Some reviews about this book: “This text provides a gentle introduction of this theory covering all three aspects: automata, complexity, and computability. This book does not include the long and tedious mathematical proofs of its assertions that might be found in the similar text.”

Author: Michael Sipser

Link to buy: https://www.amazon.com/-/es/Michael-Sipser/dp/053494728X/ref=sr_1_2?

Wan Fokkink is a Full Professor of Model-Based System Engineering at the University of Amsterdam. Supervisory control synthesis, distributed algorithms, safety-critical software, protocol verification, and process algebra are among his expertise. Wan's research focuses on the analysis and design of distributed systems in general, which includes everything from automatically synthesizing control software to formal verification of communication protocols and executable biological system models.
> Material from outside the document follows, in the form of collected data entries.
$ cat config.mk
export PLATFORM = sky130hd
export DESIGN_NAME = mem_bus_if
export DESIGN_NICKNAME = d
export VERILOG_FILES = /design/src/rtl/mem_bus_if_pkg.sv /design/src/rtl/mem_bus_if_wait_timer.sv /design/src/rtl/mem_bus_if.sv
export SDC_FILE = /design/constraint.sdc
export NUM_CORES = 1
export LEC_CHECK = 0
export BUFFER_PORTS_ARGS = -buffer_cell sky130_fd_sc_hd__buf_4
export CAP_MARGIN = 20
export CORE_ASPECT_RATIO = 0.8
export CORE_UTILIZATION = 48
export DETAILED_ROUTE_END_ITERATION = 6
export PLACE_DENSITY = 0.77
export SYNTH_ARGS = -nofsm -noshare
export SYNTH_HDL_FRONTEND = slang
export SYNTH_SLANG_ARGS = --single-unit
$ cat constraint.sdc
create_clock -name clk -period 1.8 [get_ports clk]
set_clock_uncertainty 0.05 [all_clocks]
set_input_delay 0.36 -clock clk [delete_from_list [all_inputs] [get_ports clk]]
set_output_delay 0.36 -clock clk [all_outputs]
set_load 0.01 [all_outputs]
$ cat src/rtl/mem_bus_if_pkg.sv
// mem_bus_if_pkg
// Shared constants for the memory bus interface and the control unit (cu2).
// Holds the bus FSM state encoding, the default address/data widths, the
// default request timeout and the width of the wait counter.
package mem_bus_if_pkg;

    localparam int DEF_ADDR_W  = 8;
    localparam int DEF_DATA_W  = 8;
    localparam int DEF_TIMEOUT = 15;

    // Wide enough for any TIMEOUT in 1..15
    localparam int TIMER_W = 4;

    typedef enum logic [1:0] {
        IDLE = 2'd0,
        REQ  = 2'd1,
        DONE = 2'd2
    } bus_state_t;

endpackage

$ cat src/rtl/mem_bus_if_wait_timer.sv
// wait_timer
// Counts the cycles a memory request has been outstanding without an ack.
// Ports:
//   clk     - clock, rising edge
//   rst     - asynchronous active-low reset
//   clear   - restart the count at zero (new request accepted)
//   enable  - advance the count by one this cycle
//   expired - high when the count has reached TIMEOUT-1
module wait_timer
    import mem_bus_if_pkg::*;
#(
    parameter int TIMEOUT = DEF_TIMEOUT
) (
    input  logic clk,
    input  logic rst,
    input  logic clear,
    input  logic enable,
    output logic expired
);

    logic [TIMER_W-1:0] count_q;
    logic [TIMER_W-1:0] count_d;

    always_comb begin
        count_d = count_q;
        if (clear) begin
            count_d = '0;
        end else if (enable) begin
            count_d = count_q + 1'b1;
        end
    end

    always_ff @(posedge clk or negedge rst) begin
        if (!rst) begin
            count_q <= '0;
        end else begin
            count_q <= count_d;
        end
    end

    assign expired = (count_q == TIMER_W'(TIMEOUT - 1));

endmodule
<file path="src/rtl/lut_table_loader.sv">
// rtl/lut_table_loader.sv - streams DEPTH entries into a table RAM, then reads it back and checks the sum
module lut_table_loader #(
  parameter int DATA_W = 7,
  parameter int DEPTH  = 102,
  parameter int ADDR_W = 7,
  parameter int SUM_W  = 16
) (
  input  logic              clk,
  input  logic              rst_n,
  input  logic              start,
  input  logic [DATA_W-1:0] in_data,
  input  logic              in_valid,
  output logic              in_ready,
  output logic              mem_we,
  output logic [ADDR_W-1:0] mem_addr,
  output logic [DATA_W-1:0] mem_wdata,
  input  logic [DATA_W-1:0] mem_rdata,
  output logic              busy,
  output logic              done,
  output logic              error,
  output logic [SUM_W-1:0]  checksum
);

  localparam logic [2:0] S_IDLE   = 3'd0;
  localparam logic [2:0] S_LOAD   = 3'd1;
  localparam logic [2:0] S_FLUSH  = 3'd2;
  localparam logic [2:0] S_VERIFY = 3'd3;
  localparam logic [2:0] S_DONE   = 3'd4;

  localparam logic [ADDR_W-1:0] LAST_ADDR = ADDR_W'(DEPTH - 1);
  localparam logic [ADDR_W:0]   RD_END    = (ADDR_W + 1)'(DEPTH);

  logic [2:0]        state_q, state_d;
  logic [ADDR_W-1:0] wr_cnt_q, wr_cnt_d;
  logic [ADDR_W:0]   rd_cnt_q, rd_cnt_d;
  logic              rd_issue_q, rd_issue_d;
  logic              rd_vld_q, rd_vld_d;
  logic [SUM_W-1:0]  rd_acc_q, rd_acc_d;
  logic              mem_we_q, mem_we_d;
  logic [ADDR_W-1:0] mem_addr_q, mem_addr_d;
  logic [DATA_W-1:0] mem_wdata_q, mem_wdata_d;
  logic [SUM_W-1:0]  checksum_q, checksum_d;
  logic              done_q, done_d;
  logic              error_q, error_d;

  logic              accept;
  logic [SUM_W-1:0]  in_ext;
  logic [SUM_W-1:0]  rd_ext;

  assign in_ready = (state_q == S_LOAD);
  assign accept   = in_valid & in_ready;
  assign in_ext   = {{(SUM_W - DATA_W){1'b0}}, in_data};
  assign rd_ext   = {{(SUM_W - DATA_W){1'b0}}, mem_rdata};

  always_comb begin
    state_d     = state_q;
    wr_cnt_d    = wr_cnt_q;
    rd_cnt_d    = rd_cnt_q;
    rd_issue_d  = 1'b0;
    rd_vld_d    = rd_issue_q;
    rd_acc_d    = rd_acc_q;
    mem_we_d    = 1'b0;
    mem_addr_d  = mem_addr_q;
    mem_wdata_d = mem_wdata_q;
    checksum_d  = checksum_q;
    done_d      = done_q;
    error_d     = error_q;

    case (state_q)
      S_IDLE, S_DONE: begin
        if (start) begin
          state_d    = S_LOAD;
          wr_cnt_d   = '0;
          checksum_d = '0;
          rd_acc_d   = '0;
          done_d     = 1'b0;
          error_d    = 1'b0;
        end
      end
      S_LOAD: begin
        if (accept) begin
          mem_we_d    = 1'b1;
          mem_addr_d  = wr_cnt_q;
          mem_wdata_d = in_data;
          checksum_d  = checksum_q + in_ext;
          if (wr_cnt_q == LAST_ADDR) begin
            state_d = S_FLUSH;
          end else begin
            wr_cnt_d = wr_cnt_q + ADDR_W'(1);
          end
        end
      end
      S_FLUSH: begin
        // Address 0 is registered here so it is on the port in the first VERIFY cycle.
        state_d    = S_VERIFY;
        mem_addr_d = '0;
        rd_cnt_d   = (ADDR_W + 1)'(1);
        rd_issue_d = 1'b1;
      end
      S_VERIFY: begin
        if (rd_cnt_q != RD_END) begin
          mem_addr_d = rd_cnt_q[ADDR_W-1:0];
          rd_cnt_d   = rd_cnt_q + (ADDR_W + 1)'(1);
          rd_issue_d = 1'b1;
        end
        if (rd_vld_q) begin
          rd_acc_d = rd_acc_q + rd_ext;
          // Valid with nothing behind it in flight is the last datum.
          if (!rd_issue_q) begin
            state_d = S_DONE;
            done_d  = 1'b1;
            error_d = (rd_acc_d != checksum_q);
          end
        end
      end
      default: state_d = S_IDLE;
    endcase
  end

  always_ff @(posedge clk or negedge rst_n) begin
    if (!rst_n) begin
      state_q     <= S_IDLE;
      wr_cnt_q    <= '0;
      rd_cnt_q    <= '0;
      rd_issue_q  <= 1'b0;
      rd_vld_q    <= 1'b0;
      rd_acc_q    <= '0;
      mem_we_q    <= 1'b0;
      mem_addr_q  <= '0;
      mem_wdata_q <= '0;
      checksum_q  <= '0;
      done_q      <= 1'b0;
      error_q     <= 1'b0;
    end else begin
      state_q     <= state_d;
      wr_cnt_q    <= wr_cnt_d;
      rd_cnt_q    <= rd_cnt_d;
      rd_issue_q  <= rd_issue_d;
      rd_vld_q    <= rd_vld_d;
      rd_acc_q    <= rd_acc_d;
      mem_we_q    <= mem_we_d;
      mem_addr_q  <= mem_addr_d;
      mem_wdata_q <= mem_wdata_d;
      checksum_q  <= checksum_d;
      done_q      <= done_d;
      error_q     <= error_d;
    end
  end

  assign mem_we    = mem_we_q;
  assign mem_addr  = mem_addr_q;
  assign mem_wdata = mem_wdata_q;
  assign checksum  = checksum_q;
  assign done      = done_q;
  assign error     = error_q;
  assign busy      = (state_q == S_LOAD) || (state_q == S_FLUSH) || (state_q == S_VERIFY);

endmodule

</file>
<file path="config.mk">
export PLATFORM = sky130hd
export DESIGN_NAME = lut_table_loader
export DESIGN_NICKNAME = d
export VERILOG_FILES = /design/src/rtl/lut_table_loader.sv
export SDC_FILE = /design/constraint.sdc
export NUM_CORES = 1
export LEC_CHECK = 0
export CORE_ASPECT_RATIO = 0.75
export CORE_UTILIZATION = 52
export CTS_CLUSTER_SIZE = 28
export DETAILED_ROUTE_END_ITERATION = 6
export DONT_BUFFER_PORTS = 1
export PLACE_DENSITY = 0.81
export SLEW_MARGIN = 10
export SYNTH_ARGS = -nofsm -noshare
export SYNTH_HDL_FRONTEND = slang
export SYNTH_SLANG_ARGS = --single-unit
</file>
<file path="constraint.sdc">
create_clock -name clk -period 2.8 [get_ports clk]
set_clock_uncertainty 0.15 [all_clocks]
set_input_delay 0.42 -clock clk [delete_from_list [all_inputs] [get_ports clk]]
set_output_delay 0.42 -clock clk [all_outputs]
set_load 0.05 [all_outputs]
</file>
Word-level counts from Yosys, hierarchy flattened
Cells that the tools add are included.

Bits in registers: 69. Input port bits: 18. Output and inout bits: 35. Logic and storage cells: 78.

$add $sub $neg: 4. Equal/unequal tests: 14. Mux-type cells: 31. Bitwise gates (word level): 1. Reductions and logical operators: 16.

Operators by type and width (count): 16-bit one-hot mux with 2 select lines (2); 16-bit two-way mux (3); 7-bit two-way mux (5); 16-bit by 7-bit adder with 16-bit output (2); 7-bit one-hot mux with 3 select lines (1); 16-bit != test (1); 8-bit one-hot mux with 2 select lines (1); 3-bit two-way mux (5); 7-bit one-hot mux with 2 select lines (1); 3-bit one-hot mux with 4 select lines (1); 2-bit != test, second input constant (5); 3-bit AND reduction (3); 8-bit by 1-bit adder with 8-bit output, second input constant (1); 1-bit two-way mux (8); 8-bit two-way mux (1); 8-bit by 7-bit != test with 1-bit output, second input constant (1); 4-bit AND reduction (2); 7-bit by 1-bit adder with 7-bit output, second input constant (1); 7-bit equality test, second input constant (1); 3-bit by 2-bit equality test with 1-bit output, second input constant (2); 1-bit one-hot mux with 2 select lines (3); 2-bit nonzero test (3); 5-bit AND reduction (1); 2-bit by 1-bit != test with 1-bit output, second input constant (2); 8 further kinds (10).

Logic depth before layout (Yosys ltp)
Gate-level depths: netlist of the first run.

Depth after elaboration: 5. Depth in mapped cells: 11.

Least setup slack after synthesis of the first run
Ideal clock, no wire load.

Kind: in2reg. From: input port mem_rdata[0]. To: register error_q (netlist: error). Library setup time: 0.129 ns. Arrival time: 2.469 ns. Required time: 2.521 ns. Path slack: 0.051 ns. Stages: 10. Path buffers: 0. Cell sequence: ha_1 inv_1 fa_1 nand2b_1 a21o_1 a211oi_1 mux2i_1 mux2i_1 a21oi_1 o41a_1.

Cells in the longest elaborated chain, start to end: 5.

RTL lines: start, declared (RTL line 17) `input logic [DATA_W-1:0] mem_rdata,`; 16-bit by 7-bit adder with 16-bit output (RTL line 107) `rd_acc_d = rd_acc_q + rd_ext;`; 16-bit != test (RTL line 112) `error_d = (rd_acc_d != checksum_q);`; 1-bit two-way mux (RTL line 109) `if (!rd_issue_q) begin`; 1-bit two-way mux (RTL line 106) `if (rd_vld_q) begin`; 1-bit one-hot mux with 2 select lines (RTL line 69) `case (state_q)`; end signal, assigned (RTL line 146) `error_q <= error_d;`; end, declared (RTL line 44) `logic error_q, error_d;`.

Every way passes these cells. The select of a mux whose other input is x is not followed. A chain may end at the register's enable or synchronous reset.

Final worst setup path of the first run
From: register rd_acc_q[3]. To: register error_q (netlist: error).

Cells in the longest elaborated chain, start to end: 5.

RTL lines: start, declared (RTL line 38) `logic [SUM_W-1:0] rd_acc_q, rd_acc_d;`; start signal, assigned (RTL line 140) `rd_acc_q <= rd_acc_d;`; 16-bit by 7-bit adder with 16-bit output (RTL line 107); 16-bit != test (RTL line 112); 1-bit two-way mux (RTL line 109); 1-bit two-way mux (RTL line 106); 1-bit one-hot mux with 2 select lines (RTL line 69).

Every way passes these cells. The select of a mux whose other input is x is not followed.

==> impl_metrics.ini, run 1 <==
[status]
status = completed

[routing]
firstDrtPassIters = 5
routed_wl_um = 10600
initialDrtViolationCount = 256
avgRoutedWirePerCell_um = 17.7
vias = 3642
ant_nets = 0
drc = 0
vias_per_cell = 6.12

[global_routing]
grt_pass1_wl_um = 17500
grt_start_max_net_pins = 70
grt_util_met2 = 0.402
grt_util_met3 = 0.0849
grt_pass1_vias = 3572
grt_util_met1 = 0.372
track_usage = 0.272
overflow = 0
antenna_found_initial = 0
top_usage_layer = met2

[power]
ir_drop_mv = 0.827
power_density_nw_per_um2 = 1120
leakagePower_nw = 2.21

[clocking]
numCtsBuffers = 9
cts_max_level = 3
cts_tree = done
clock-sinks = 69
path_clk_slew_ns = 0.08
root_buffer = clkbuf_8
clock_path_buffers = 2
clkLatencyLatePin_ns = 0.35

[sta]
slew_headroom = 0.505
fin_ws_ns = 0.0274
final-hold-violation-count = 0
fin_crit_ns = 2.77
hold_slack_ns = 0.0218
period_share = 0.990
rsz0062_at_grt = yes
worst_pin_slew_ns = 0.739
setup_viol = 0
tns_ns = 0
max_freq_mhz = 361
report.final.slew_viol_count = 0

[floorplan]
fp.dieH_um = 79.7
dieArea_um2 = 8410
coreArea_um2 = 7570
io_pins = 53
rows = 27
start_util = 0.553
die_w_um = 106

[logic_synthesis]
synth_area_um2 = 4180
synth_cell_type_count = 60
syn_avg_cell_area_um2 = 9.12
async_reset_ff_frac = 1.00
synth_cells = 459
yosysWarnings = 0
synth_edf_count = 0
synth_ff_type = dfrtp_1
synth_seq_cells = 69
synth.yosys.seq_area_share = 0.413
synth_fp_nets = 497

[setup_path]
cp.required_ns = 2.88
cp_slowest_cell = or3b_2
end_kind = register
crit_chain = ha_1 > o21ai_0 > a21o_1 > a21oi_2 > or3b_2 > a31oi_1 > nor2_1 > o41a_1
cp.arrival_ns = 2.85
crit_type = register to register
crit_path_max_incr_delay_ns = 0.48
setup.worst_path.start_class = register
path_max_fanout = 8

[layout]
layout_common_cells = dfrtp_1, nand2_1, nor2_1
final_nets = 527
multi_input_area_um2 = 2330
fin_util = 0.631
fill_cells = 613
design_area_um2 = 4780
final_common_cell = dfrtp_1
syn2layout_area_growth_pct = 14.2
drive_above_1_share = 0.154
diodes = 0
seq_area_um2 = 1730

[placement]
globalplace.congestion = 0.909
dp_hpwl_um = 7640
portBuffers = 0
placed_area_um2 = 4470
dpl_worst_slack_ns = -0.152

[job]
max_cap_viol_count = 0

[worst_hold_path]
hold_class = input pin to register
## final timing paths
path / from / end / slack [ns] / depth (start not counted)
setup / recovery: rd_acc_q[3] / error / 0.03 / 8
hold reg to reg: rd_issue_q / rd_vld_q / 0.25 / 0
hold / removal: in_data[5] / mem_wdata[5] / 0.02 / 2
min in group asynchronous: rst_n / checksum[15] / 0.44 / 2
setup reg to reg: rd_acc_q[3] / error / 0.03 / 8
max in group asynchronous: rst_n / checksum[10] / 1.74 / 2
## metal layers
| metal | up-vias | routed length, um |
|---|---|---|
| met5 | - | 0 |
| met4 | 0 | 173 |
| met3 | 18 | 996 |
| met2 | 162 | 4550 |
| met1 | 1765 | 4830 |
| li1 | 1697 | - |
## timing repair
action                     in CTS  in global routing
hold endpoints to repair       69                  0
setup endpoints to repair       2                  2
setup buffers                   0                  1
resized for setup               3                  4
hold buffers                    2                  0
pin swaps                       0                  1
## synthesized netlist by cell type (3+ instances only)
cell type   n  area (um^2)
nor4_1      4         25.0
o21ai_0    30          150
a22oi_1     9         67.6
nand3b_1    3         22.5
o21a_1      4         30.0
xnor2_1    18          158
a31o_2      3         26.3
nor2_1     44          165
buf_6       3         33.8
dfrtp_1    69         1730
inv_1      15         56.3
xor2_1     20          175
a21oi_1    30          150
nand4_1    10         62.6
nand2b_1    6         37.5
a21o_1      7         52.6
mux2i_1     4         40.0
o21bai_1    3         22.5
nand2_1    49          184
or3_1       3         18.8
nand3_1    23          115
ha_1       18          225
a22o_1      5         43.8
nor3b_1     3         22.5
nor3_1      9         45.0
clkbuf_1   12         45.0
a31oi_1     4         25.0
o31ai_1     9         67.6
## stage by stage
| step | power (W) | std cells |
|---|---|---|
| 5_1_grt | 0.00569 | 595 |
| 6_report | 0.00536 | 595 |
| 3_5_place_dp | 0.00432 | 576 |
| 4_1_cts | 0.00530 | 594 |
| 2_1_floorplan | 0.00363 | 459 |
| 3_3_place_gp | 0.00423 | 576 |
## state kept, by name, summed over array words and instances, names as in the netlist
name and flops:
wr_cnt_q 7, mem_wdata 7, rd_cnt_q 8, rd_vld_q 1
mem_we 1, done 1, rd_acc_q 16, rd_issue_q 1
checksum 16, error 1, mem_addr 7, state_q 3
## worst max-delay path, delay by kind of cell (launching register included)
kind | cells | cell delay (ns)
DFF | 1 | 0.39
adders and majority gates | 1 | 0.29
and+or+nand+nor | 2 | 0.55
AOI/OAI and AO/OA | 5 | 1.27
## final cells by class
cell class / instances / area share
sequential: 69 / 0.361
multi-input combinational: 355 / 0.488
clock buffer: 12 / 0.0325
clock inverter: 4 / 0.0147
tap: 101 / 0.0264
inverter: 16 / 0.0126
timing repair buffer: 38 / 0.0644
## power breakdown
part	leakage [nW]	switching, W	internal, W	total (W)
clock network	0.116	0.000387	0.000548	0.000935
logic	1.19	0.00154	0.000889	0.00243
registers	0.909	0.000709	0.00128	0.00199
total	2.21	0.00263	0.00272	0.00536
## cell families (layout without fill, tap and decap cells)
| logic type | count (synthesis) | in the layout | synth area share |
|---|---|---|---|
| simple gates | 173 | 173 | 0.205 |
| flops | 69 | 69 | 0.413 |
| mux | 5 | 5 | 0.0123 |
| fa+ha+maj | 20 | 20 | 0.0634 |
| buf+inv | 35 | 70 | 0.0392 |
| compound gates | 119 | 119 | 0.187 |
| xor+xnor | 38 | 38 | 0.0795 |
Note: power is estimated with default switching activity, not from simulation.
==> run 2, diff against run 1 <==
--- a/config.mk
+++ b/config.mk
@@ -6,11 +6,11 @@
 export NUM_CORES = 1
 export LEC_CHECK = 0
 export CORE_ASPECT_RATIO = 0.75
-export CORE_UTILIZATION = 52
+export CORE_UTILIZATION = 55
 export CTS_CLUSTER_SIZE = 28
 export DETAILED_ROUTE_END_ITERATION = 6
 export DONT_BUFFER_PORTS = 1
-export PLACE_DENSITY = 0.81
+export PLACE_DENSITY = 0.84
 export SLEW_MARGIN = 10
 export SYNTH_ARGS = -nofsm -noshare
 export SYNTH_HDL_FRONTEND = slang
==> impl_metrics.ini, run 2 (same netlist as run 1, synthesis figures left out) <==
[global_routing]
grt_pass1_vias = 3692
antenna_found_initial = 0
overflow = 0
grt_start_max_net_pins = 70
grt_pass1_wl_um = 18100
track_usage = 0.301

[sta]
max_freq_mhz = 354
setup_viol = 1
rsz0062_at_grt = yes
period_share = 1.01
fin_ws_ns = -0.0215
worst_pin_slew_ns = 0.801
tns_ns = -0.0215
final-hold-violation-count = 0
report.final.slew_viol_count = 0
hold_slack_ns = 0.0136
slew_headroom = 0.464
fin_crit_ns = 2.82

[power]
comb_power_share = 0.451
p_sw_frac = 0.494
switchingPower_w = 0.00266
p_clk_frac = 0.178
ir_drop_mv = 0.786
intPower_w = 0.00272
leakagePower_nw = 2.20
seqPwrFrac = 0.371
power_density_nw_per_um2 = 1130

[setup_path]
reg2reg_depth = 10
cp.required_ns = 2.89
crit_chain = ha_2 > inv_2 > fa_2 > xnor2_1 > nor4_1 > nand4_1 > a311o_1 > nor4_2 > nand3_1 > o41a_1
cp.arrival_ns = 2.92
crit_buf_inv = 1
setup.worst_path.start_class = register
path_max_fanout = 2
crit_family = simple AND/OR/NAND/NOR gates
crit_type = register to register
cp_slowest_cell = fa_2
crit_path_max_incr_delay_ns = 0.44
end_kind = register
crit_cells = 10

[routing]
routed_wl_um = 10800
vias = 3708
drc = 0
ant_nets = 0
initialDrtViolationCount = 291
avgRoutedWirePerCell_um = 18.2
vias_per_cell = 6.22
firstDrtPassIters = 5

[clocking]
clock-sinks = 69
cts_tree = done
root_buffer = clkbuf_8
clkLatencyLatePin_ns = 0.36
numCtsBuffers = 9
post_cts_buffers = 0
path_clk_slew_ns = 0.08
cts_max_level = 3
clock_path_buffers = 2

[placement]
dp_hpwl_um = 7740
dpl_worst_slack_ns = -0.207
globalplace.congestion = 0.898
portBuffers = 0

[worst_hold_path]
hold_depth = 2
hold_class = input pin to register

[layout]
final_nets = 528
diodes = 0
drive_above_1_share = 0.156
fill_cells = 621
syn2layout_area_growth_pct = 14.0
final_common_cell = dfrtp_1
fin_util = 0.648
layout_common_cells = dfrtp_1, nand2_1, nor2_1

[floorplan]
coreArea_um2 = 7360
start_util = 0.568
io_pins = 53
die_w_um = 103
dieArea_um2 = 7960
fp.dieH_um = 77.5
rows = 27

[status]
violations = setup timing
status = complete, but fails checks

[job]
max_cap_viol_count = 0
run 2: cell types whose count changed in the layout (fill, tap and decap cells not counted):
cell,previous run,this run
inv_2,0,1
xor2_2,1,0
nor4_4,1,0
clkinv_2,2,0
buf_4,36,37
nand2b_1,5,6
nand2b_4,1,0
clkbuf_1,1,0
nor4_2,0,1
inv_1,15,14
xor2_1,19,20
clkinvlp_4,0,3
run 2: power groups by stage:
| stage | logic, W | registers (W) | clock network (W) |
|---|---|---|---|
| floorplan | 0.00153 | 0.00210 | 0 |
| global placement | 0.00223 | 0.00199 | 0 |
| global route | 0.00266 | 0.00203 | 0.00102 |
| finish | 0.00242 | 0.00199 | 0.000960 |
| detailed placement | 0.00233 | 0.00200 | 0 |
| CTS | 0.00240 | 0.00199 | 0.000968 |
run 2: per-layer routing:
| layer | GRT usage | routed length (um) | vias to the layer above |
|---|---|---|---|
| met5 | 0 | 0 | - |
| met4 | 0.0671 | 95 | 0 |
| met3 | 0.0910 | 1080 | 11 |
| met2 | 0.453 | 4950 | 178 |
| met1 | 0.427 | 4720 | 1818 |
| li1 | - | - | 1701 |
run 2: worst reg2reg max path, stage by stage (launching register included):
cell     delay, ns
dfrtp_1       0.39
ha_2          0.19
inv_2         0.05
fa_2          0.44
xnor2_1       0.14
nor4_1        0.22
nand4_1       0.15
a311o_1       0.31
nor4_2        0.21
nand3_1       0.13
o41a_1        0.34
run 2: final cells by class:
class                   instances  area (um^2)  area share
clock buffers                  11          151      0.0317
clock inverters                 5         82.6      0.0173
inverters                      16         60.1      0.0126
multi-input cells             355         2310       0.484
flip-flops and latches         69         1730       0.362
well taps                     101          126      0.0265
repair buffers                 39          315      0.0661
run 2: through the flow:
stage | std cells | total power [W] | instance area (um^2)
CTS | 596 | 0.00535 | 4770
detailed placement | 578 | 0.00433 | 4480
global route | 596 | 0.00571 | 4770
finish | 596 | 0.00538 | 4770
floorplan | 459 | 0.00363 | 4180
global placement | 578 | 0.00422 | 4480
run 2: worst paths after layout:
kind                              from            to  slack, ns
min in group asynchronous        rst_n   mem_addr[4]       0.46
min                         in_data[5]  mem_wdata[5]       0.01
max reg2reg                rd_acc_q[0]         error      -0.02
min reg2reg                 rd_issue_q      rd_vld_q       0.23
max                        rd_acc_q[0]         error      -0.02
max in group asynchronous        rst_n   rd_cnt_q[1]       1.78
run 2: timing repair:
action | 4_1_cts | 5_1_grt
hold endpoints to repair | 69 | 0
resized for setup | 4 | 1
hold buffers | 2 | 0
setup endpoints to repair | 2 | 1
pin swaps | 1 | 0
Manipulation of so-called labeled transition systems using automated and semi-automatic methods has become a significant tool for finding weaknesses in software and hardware systems. Process algebra was created to express such labeled transition systems algebraically, allowing for more manipulation options using equational logic and term rewriting.

Over the last two decades, the theory of process algebra has advanced fast, and verification tools based on process algebra have been developed, frequently in conjunction with approaches related to model checking. Introduction to Process Algebra (Texts in Theoretical Computer Science. An EATCS Series) provides a thorough overview of the fundamentals of process algebra and its applications.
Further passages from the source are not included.